* _Provided material_:
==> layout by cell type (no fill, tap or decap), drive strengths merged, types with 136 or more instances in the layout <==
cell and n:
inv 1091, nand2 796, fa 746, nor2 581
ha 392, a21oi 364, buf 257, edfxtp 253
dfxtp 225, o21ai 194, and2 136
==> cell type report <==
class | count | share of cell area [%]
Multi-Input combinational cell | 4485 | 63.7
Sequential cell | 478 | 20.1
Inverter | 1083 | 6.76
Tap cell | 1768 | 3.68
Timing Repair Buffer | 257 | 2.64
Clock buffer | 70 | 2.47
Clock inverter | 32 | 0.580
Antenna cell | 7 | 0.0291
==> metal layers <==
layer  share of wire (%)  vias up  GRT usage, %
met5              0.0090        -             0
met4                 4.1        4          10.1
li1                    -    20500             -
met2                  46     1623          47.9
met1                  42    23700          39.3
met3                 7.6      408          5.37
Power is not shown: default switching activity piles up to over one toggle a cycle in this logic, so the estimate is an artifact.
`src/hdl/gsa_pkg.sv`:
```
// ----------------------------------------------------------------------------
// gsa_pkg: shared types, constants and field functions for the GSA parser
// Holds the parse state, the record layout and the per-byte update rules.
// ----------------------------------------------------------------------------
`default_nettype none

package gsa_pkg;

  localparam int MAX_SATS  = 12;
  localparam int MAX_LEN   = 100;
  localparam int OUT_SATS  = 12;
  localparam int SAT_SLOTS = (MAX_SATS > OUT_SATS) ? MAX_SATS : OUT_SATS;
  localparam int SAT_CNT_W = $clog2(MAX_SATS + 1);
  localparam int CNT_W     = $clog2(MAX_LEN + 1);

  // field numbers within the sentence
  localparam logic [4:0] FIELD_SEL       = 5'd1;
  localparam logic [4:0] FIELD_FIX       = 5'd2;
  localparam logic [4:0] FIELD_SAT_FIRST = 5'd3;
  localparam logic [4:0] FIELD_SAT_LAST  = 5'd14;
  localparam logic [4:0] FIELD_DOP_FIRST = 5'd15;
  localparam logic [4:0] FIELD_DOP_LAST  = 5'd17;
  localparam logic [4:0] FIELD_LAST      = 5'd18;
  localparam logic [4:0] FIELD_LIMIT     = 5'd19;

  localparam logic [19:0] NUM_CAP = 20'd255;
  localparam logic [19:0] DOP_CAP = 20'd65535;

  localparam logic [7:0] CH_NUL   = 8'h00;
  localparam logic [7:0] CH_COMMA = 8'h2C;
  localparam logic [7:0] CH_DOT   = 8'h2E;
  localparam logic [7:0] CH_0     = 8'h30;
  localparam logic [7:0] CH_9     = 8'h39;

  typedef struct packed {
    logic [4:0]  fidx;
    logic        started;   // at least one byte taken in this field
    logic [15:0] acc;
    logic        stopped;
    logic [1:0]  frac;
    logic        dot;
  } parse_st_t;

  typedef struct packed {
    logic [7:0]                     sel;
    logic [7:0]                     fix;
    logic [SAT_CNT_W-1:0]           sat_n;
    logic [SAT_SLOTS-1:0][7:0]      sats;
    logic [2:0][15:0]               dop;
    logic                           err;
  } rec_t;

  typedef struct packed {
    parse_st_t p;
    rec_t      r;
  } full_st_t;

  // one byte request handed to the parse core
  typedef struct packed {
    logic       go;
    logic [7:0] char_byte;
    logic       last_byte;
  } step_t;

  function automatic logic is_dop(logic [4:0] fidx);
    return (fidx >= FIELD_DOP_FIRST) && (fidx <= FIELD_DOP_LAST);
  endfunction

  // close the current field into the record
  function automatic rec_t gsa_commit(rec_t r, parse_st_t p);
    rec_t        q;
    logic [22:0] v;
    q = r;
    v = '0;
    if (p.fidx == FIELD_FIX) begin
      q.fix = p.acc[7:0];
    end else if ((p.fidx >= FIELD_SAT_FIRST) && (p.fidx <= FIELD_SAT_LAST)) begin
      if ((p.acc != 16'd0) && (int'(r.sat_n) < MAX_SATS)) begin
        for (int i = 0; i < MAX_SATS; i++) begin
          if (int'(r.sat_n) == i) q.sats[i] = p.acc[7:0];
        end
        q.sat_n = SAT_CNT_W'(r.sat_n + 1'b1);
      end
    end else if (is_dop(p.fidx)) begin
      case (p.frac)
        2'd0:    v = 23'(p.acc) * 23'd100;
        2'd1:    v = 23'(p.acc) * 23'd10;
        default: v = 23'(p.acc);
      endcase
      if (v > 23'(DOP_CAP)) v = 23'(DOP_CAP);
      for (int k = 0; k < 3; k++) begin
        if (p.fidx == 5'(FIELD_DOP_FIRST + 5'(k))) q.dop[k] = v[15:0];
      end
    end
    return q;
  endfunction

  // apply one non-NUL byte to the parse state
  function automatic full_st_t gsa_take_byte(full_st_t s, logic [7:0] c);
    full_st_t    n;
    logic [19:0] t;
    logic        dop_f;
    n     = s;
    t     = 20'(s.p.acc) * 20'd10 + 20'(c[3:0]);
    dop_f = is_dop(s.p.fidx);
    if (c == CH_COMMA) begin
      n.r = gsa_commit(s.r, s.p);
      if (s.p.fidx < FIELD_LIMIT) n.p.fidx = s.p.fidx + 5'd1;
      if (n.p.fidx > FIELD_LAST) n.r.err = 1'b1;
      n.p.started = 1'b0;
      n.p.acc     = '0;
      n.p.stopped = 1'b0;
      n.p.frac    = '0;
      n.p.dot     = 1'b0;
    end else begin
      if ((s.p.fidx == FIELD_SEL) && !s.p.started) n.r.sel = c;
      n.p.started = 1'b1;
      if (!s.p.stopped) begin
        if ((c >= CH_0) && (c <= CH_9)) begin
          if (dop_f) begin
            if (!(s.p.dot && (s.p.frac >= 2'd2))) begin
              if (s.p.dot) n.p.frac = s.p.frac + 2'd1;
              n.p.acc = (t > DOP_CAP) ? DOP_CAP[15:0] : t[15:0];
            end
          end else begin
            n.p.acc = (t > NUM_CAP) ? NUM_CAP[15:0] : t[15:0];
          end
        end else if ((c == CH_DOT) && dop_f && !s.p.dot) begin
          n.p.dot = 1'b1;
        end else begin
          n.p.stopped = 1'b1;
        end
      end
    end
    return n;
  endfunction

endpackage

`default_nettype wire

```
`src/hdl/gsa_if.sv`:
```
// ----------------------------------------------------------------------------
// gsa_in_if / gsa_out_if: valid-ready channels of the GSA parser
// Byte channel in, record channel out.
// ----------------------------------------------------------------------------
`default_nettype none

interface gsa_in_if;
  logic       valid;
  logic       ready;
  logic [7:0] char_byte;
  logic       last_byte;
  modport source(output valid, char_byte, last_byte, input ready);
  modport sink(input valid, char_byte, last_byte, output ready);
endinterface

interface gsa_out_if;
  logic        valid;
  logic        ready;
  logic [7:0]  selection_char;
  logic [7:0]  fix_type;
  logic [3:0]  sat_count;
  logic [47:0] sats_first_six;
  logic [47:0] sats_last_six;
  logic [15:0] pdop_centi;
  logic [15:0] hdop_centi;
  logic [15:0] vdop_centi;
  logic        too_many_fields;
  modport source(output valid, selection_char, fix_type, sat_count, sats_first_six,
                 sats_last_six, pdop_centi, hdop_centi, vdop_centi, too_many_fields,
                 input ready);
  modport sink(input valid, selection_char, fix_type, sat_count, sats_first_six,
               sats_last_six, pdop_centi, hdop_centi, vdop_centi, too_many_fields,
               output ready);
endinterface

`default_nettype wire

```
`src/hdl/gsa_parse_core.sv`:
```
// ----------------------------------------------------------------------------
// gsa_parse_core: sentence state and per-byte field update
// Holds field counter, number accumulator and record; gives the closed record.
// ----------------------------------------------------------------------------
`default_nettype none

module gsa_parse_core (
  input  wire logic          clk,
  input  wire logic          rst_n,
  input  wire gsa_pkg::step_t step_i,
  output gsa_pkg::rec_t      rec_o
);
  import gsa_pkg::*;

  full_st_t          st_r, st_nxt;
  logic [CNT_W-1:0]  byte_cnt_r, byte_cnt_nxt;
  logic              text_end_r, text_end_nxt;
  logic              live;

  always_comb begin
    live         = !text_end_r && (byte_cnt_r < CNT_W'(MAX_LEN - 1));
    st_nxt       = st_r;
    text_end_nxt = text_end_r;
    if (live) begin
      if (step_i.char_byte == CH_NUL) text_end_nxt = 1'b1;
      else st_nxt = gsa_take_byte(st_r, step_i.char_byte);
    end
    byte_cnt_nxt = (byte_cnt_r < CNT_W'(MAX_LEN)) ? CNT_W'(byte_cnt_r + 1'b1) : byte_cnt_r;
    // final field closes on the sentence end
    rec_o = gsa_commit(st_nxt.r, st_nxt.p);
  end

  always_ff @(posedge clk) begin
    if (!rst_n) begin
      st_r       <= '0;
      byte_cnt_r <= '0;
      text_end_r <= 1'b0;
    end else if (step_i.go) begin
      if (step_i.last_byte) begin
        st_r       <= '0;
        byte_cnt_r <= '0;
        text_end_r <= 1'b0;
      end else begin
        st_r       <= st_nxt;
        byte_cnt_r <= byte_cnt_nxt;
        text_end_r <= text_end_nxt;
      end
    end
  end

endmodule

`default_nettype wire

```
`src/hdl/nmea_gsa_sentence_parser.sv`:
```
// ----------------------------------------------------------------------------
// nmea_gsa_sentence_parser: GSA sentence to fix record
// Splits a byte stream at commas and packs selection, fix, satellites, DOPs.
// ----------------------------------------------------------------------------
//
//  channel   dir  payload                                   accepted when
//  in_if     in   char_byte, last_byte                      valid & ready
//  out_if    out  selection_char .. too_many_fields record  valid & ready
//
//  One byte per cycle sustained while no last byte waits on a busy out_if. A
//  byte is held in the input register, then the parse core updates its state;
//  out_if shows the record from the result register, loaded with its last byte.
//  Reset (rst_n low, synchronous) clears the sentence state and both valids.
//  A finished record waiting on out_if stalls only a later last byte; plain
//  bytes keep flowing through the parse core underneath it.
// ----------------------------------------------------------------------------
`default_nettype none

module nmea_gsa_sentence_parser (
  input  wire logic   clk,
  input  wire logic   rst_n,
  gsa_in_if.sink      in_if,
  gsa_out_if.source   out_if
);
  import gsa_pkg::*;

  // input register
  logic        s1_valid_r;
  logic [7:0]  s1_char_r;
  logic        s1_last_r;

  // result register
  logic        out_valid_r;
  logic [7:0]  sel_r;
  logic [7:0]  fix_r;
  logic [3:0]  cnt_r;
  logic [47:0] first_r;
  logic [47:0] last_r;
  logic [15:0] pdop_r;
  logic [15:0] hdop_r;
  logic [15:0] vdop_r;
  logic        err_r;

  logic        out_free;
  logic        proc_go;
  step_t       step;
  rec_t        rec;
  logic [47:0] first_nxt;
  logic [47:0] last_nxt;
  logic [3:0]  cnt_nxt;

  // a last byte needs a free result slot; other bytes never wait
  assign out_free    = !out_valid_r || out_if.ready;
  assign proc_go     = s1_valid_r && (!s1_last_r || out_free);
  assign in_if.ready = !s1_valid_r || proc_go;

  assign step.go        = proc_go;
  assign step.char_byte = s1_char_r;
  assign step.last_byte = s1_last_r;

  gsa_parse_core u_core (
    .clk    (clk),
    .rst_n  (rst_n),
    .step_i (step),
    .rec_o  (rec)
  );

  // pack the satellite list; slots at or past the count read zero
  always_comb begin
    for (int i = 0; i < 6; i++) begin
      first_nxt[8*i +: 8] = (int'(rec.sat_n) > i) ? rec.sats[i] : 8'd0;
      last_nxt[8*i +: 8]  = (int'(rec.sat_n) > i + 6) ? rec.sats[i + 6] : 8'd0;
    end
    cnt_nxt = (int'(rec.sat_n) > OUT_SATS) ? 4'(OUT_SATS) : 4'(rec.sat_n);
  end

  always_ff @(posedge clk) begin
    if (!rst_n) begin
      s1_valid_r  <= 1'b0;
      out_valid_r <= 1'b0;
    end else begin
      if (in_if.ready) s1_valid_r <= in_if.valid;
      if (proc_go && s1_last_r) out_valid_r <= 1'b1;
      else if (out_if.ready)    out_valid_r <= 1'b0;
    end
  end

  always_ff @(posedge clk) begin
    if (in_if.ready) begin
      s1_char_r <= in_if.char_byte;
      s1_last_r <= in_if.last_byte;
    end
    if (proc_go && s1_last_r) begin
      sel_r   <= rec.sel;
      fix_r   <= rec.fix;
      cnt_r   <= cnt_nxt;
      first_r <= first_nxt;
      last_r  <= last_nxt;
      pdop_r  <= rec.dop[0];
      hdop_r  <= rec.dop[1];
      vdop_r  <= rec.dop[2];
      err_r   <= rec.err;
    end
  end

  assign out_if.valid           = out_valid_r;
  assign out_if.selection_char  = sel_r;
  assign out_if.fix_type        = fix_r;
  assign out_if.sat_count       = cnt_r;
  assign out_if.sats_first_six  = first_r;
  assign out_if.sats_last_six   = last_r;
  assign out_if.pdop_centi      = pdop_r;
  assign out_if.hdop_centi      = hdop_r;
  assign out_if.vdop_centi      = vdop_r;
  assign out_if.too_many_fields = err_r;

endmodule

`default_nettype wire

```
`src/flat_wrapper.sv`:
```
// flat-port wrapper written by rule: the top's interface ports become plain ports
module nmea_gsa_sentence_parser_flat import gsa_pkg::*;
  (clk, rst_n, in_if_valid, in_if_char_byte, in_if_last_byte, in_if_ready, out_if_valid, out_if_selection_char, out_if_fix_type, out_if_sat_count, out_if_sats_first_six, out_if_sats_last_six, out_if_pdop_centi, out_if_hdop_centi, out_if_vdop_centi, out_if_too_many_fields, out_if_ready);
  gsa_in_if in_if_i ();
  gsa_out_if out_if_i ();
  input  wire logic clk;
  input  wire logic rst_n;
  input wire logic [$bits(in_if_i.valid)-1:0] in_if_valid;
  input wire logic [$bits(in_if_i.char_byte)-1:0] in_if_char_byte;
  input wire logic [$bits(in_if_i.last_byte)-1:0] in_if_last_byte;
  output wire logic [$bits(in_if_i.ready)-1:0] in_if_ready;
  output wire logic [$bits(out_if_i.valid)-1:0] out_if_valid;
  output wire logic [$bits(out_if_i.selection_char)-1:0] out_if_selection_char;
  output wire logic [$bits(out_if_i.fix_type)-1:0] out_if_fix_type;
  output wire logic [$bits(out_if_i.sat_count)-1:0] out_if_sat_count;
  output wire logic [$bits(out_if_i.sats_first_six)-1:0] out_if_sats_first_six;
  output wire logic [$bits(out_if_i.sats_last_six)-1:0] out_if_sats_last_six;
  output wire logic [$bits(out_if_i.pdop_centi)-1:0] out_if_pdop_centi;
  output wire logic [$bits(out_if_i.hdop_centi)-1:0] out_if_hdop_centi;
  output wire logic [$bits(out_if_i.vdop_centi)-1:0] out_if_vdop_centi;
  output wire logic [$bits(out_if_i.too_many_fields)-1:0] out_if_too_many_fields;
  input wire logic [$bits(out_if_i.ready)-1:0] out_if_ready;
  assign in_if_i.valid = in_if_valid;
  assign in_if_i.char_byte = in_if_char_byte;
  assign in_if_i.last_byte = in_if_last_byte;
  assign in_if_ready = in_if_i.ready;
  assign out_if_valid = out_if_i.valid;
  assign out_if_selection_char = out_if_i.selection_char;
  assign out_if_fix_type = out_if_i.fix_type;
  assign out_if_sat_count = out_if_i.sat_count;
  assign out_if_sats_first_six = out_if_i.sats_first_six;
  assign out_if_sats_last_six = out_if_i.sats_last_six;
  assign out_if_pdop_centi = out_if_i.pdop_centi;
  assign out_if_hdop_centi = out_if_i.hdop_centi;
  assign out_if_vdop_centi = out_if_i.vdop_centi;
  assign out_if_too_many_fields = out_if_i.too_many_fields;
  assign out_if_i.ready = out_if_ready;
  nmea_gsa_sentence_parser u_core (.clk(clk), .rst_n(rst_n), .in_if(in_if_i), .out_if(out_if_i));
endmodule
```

* _How to complete this task_:
Wherever the word "cycle" appears in the listing above, copy the whole line.

* _Completed task_:
Power is not shown: default switching activity piles up to over one toggle a cycle in this logic, so the estimate is an artifact.
//  One byte per cycle sustained while no last byte waits on a busy out_if. A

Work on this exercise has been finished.